======== Listed entries ========

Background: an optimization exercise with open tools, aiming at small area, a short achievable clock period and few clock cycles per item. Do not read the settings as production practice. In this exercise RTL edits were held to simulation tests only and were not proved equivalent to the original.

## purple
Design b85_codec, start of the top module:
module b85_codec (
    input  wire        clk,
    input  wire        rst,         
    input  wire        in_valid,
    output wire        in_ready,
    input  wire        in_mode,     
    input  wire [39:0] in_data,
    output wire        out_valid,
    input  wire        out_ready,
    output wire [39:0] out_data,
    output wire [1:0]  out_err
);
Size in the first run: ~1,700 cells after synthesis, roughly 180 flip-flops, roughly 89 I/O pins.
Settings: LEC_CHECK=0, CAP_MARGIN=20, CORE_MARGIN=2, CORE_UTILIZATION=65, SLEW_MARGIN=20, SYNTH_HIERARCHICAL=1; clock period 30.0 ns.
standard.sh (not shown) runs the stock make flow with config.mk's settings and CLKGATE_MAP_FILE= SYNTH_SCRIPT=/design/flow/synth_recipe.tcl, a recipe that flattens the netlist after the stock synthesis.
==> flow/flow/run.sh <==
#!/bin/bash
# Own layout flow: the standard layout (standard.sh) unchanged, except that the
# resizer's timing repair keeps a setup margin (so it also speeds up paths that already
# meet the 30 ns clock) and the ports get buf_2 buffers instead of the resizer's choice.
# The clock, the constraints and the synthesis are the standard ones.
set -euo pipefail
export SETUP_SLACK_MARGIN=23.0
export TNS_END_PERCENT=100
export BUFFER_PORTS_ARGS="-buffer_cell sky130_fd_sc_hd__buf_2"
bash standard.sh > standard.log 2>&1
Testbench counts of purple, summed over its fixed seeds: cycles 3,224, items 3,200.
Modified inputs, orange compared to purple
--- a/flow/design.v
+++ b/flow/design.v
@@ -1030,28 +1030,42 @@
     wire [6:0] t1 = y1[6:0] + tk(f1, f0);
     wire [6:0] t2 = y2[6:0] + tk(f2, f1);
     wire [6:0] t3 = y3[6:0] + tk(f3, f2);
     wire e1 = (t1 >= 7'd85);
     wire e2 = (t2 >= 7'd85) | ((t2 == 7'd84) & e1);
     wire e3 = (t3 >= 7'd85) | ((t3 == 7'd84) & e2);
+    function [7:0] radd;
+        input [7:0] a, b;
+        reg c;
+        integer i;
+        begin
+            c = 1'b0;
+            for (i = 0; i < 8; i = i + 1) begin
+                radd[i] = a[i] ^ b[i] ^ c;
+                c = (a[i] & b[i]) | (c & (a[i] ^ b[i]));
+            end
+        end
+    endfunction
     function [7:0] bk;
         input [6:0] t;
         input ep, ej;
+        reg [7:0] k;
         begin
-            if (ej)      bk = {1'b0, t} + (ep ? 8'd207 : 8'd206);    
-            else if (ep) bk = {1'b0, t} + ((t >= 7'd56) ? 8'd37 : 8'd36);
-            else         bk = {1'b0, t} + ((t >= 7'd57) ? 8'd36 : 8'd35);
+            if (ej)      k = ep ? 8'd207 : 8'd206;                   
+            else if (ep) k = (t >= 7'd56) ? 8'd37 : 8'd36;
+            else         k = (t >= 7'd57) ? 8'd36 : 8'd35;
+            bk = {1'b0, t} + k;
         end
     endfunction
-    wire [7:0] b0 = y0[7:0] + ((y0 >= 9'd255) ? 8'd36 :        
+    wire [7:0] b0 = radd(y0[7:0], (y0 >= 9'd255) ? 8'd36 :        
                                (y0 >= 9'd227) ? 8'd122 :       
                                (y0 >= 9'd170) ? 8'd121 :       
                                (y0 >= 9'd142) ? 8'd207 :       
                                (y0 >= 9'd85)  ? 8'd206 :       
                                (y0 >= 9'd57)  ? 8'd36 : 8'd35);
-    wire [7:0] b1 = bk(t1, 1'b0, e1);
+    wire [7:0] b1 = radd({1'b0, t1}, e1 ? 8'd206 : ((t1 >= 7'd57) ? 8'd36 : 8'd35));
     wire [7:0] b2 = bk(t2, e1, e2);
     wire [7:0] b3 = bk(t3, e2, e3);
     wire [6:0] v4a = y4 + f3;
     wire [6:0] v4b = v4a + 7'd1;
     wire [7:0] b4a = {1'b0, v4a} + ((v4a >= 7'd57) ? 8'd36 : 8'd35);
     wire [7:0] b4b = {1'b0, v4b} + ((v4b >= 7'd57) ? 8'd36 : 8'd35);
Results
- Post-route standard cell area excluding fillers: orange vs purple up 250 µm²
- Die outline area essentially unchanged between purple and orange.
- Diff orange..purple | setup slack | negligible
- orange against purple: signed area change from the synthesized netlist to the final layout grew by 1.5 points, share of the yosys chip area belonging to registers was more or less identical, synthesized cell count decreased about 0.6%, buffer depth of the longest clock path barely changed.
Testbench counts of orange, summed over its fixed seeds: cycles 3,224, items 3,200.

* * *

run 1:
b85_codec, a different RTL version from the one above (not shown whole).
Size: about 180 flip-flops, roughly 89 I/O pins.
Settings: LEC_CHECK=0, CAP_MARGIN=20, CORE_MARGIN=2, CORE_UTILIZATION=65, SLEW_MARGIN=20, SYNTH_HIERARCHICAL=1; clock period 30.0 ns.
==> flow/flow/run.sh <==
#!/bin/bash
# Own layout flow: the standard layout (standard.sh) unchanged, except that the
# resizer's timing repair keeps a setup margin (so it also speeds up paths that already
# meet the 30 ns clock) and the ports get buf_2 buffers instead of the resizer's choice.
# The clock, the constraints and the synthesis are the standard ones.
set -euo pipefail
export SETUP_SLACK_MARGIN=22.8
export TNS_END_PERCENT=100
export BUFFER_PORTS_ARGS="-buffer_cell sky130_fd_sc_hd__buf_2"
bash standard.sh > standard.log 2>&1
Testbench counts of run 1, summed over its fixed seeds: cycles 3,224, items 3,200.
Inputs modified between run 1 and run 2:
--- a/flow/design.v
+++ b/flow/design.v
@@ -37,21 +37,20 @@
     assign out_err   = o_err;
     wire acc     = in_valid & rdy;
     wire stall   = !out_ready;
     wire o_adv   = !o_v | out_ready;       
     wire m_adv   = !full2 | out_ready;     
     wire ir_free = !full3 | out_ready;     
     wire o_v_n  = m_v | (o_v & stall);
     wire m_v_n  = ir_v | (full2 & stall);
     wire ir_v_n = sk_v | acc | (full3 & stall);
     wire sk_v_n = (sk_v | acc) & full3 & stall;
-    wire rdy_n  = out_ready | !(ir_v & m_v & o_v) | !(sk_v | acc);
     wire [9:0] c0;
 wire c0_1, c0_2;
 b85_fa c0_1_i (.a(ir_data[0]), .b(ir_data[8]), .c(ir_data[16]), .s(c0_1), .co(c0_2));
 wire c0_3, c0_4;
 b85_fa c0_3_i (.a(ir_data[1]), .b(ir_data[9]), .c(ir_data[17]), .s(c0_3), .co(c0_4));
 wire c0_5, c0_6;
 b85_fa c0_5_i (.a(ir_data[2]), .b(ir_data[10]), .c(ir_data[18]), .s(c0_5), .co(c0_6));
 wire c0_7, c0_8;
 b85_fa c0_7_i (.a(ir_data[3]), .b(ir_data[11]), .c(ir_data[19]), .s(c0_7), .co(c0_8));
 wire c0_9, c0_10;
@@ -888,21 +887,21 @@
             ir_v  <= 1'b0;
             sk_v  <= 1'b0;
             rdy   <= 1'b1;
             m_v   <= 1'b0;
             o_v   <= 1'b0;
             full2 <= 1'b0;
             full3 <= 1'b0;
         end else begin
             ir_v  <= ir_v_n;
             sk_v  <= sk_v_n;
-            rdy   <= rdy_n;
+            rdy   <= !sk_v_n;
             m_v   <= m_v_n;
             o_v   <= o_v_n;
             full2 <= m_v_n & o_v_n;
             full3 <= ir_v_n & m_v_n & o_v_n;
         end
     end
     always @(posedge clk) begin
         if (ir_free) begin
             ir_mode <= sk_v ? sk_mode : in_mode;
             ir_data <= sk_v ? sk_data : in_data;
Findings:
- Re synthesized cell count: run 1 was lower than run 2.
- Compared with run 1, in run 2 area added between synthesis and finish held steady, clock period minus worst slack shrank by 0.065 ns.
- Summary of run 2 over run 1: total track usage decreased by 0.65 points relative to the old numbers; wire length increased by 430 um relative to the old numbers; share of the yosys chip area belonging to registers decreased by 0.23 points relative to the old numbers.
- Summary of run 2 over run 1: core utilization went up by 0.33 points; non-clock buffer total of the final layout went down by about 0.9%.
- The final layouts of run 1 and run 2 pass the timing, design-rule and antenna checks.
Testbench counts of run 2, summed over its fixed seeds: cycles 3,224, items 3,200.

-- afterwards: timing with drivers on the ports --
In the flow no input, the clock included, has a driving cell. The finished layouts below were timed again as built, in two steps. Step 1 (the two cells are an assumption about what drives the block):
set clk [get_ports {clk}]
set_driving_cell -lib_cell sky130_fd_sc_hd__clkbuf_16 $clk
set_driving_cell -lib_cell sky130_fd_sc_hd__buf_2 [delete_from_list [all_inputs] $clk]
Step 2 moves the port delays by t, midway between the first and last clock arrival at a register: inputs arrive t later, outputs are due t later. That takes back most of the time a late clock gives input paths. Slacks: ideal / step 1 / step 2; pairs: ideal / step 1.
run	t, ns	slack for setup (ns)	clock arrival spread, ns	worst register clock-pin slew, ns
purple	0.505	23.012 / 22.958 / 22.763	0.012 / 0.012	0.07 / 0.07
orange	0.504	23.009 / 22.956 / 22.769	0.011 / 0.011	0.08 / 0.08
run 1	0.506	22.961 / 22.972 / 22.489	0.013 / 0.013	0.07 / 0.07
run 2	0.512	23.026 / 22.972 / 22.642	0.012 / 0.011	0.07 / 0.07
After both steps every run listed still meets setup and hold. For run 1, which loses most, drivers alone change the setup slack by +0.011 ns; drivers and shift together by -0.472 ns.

========

*About this exercise*:
If the string "worst" appears in a line of the entries, report the line.

*Result of this exercise*:
- Compared with run 1, in run 2 area added between synthesis and finish held steady, clock period minus worst slack shrank by 0.065 ns.
run	t, ns	slack for setup (ns)	clock arrival spread, ns	worst register clock-pin slew, ns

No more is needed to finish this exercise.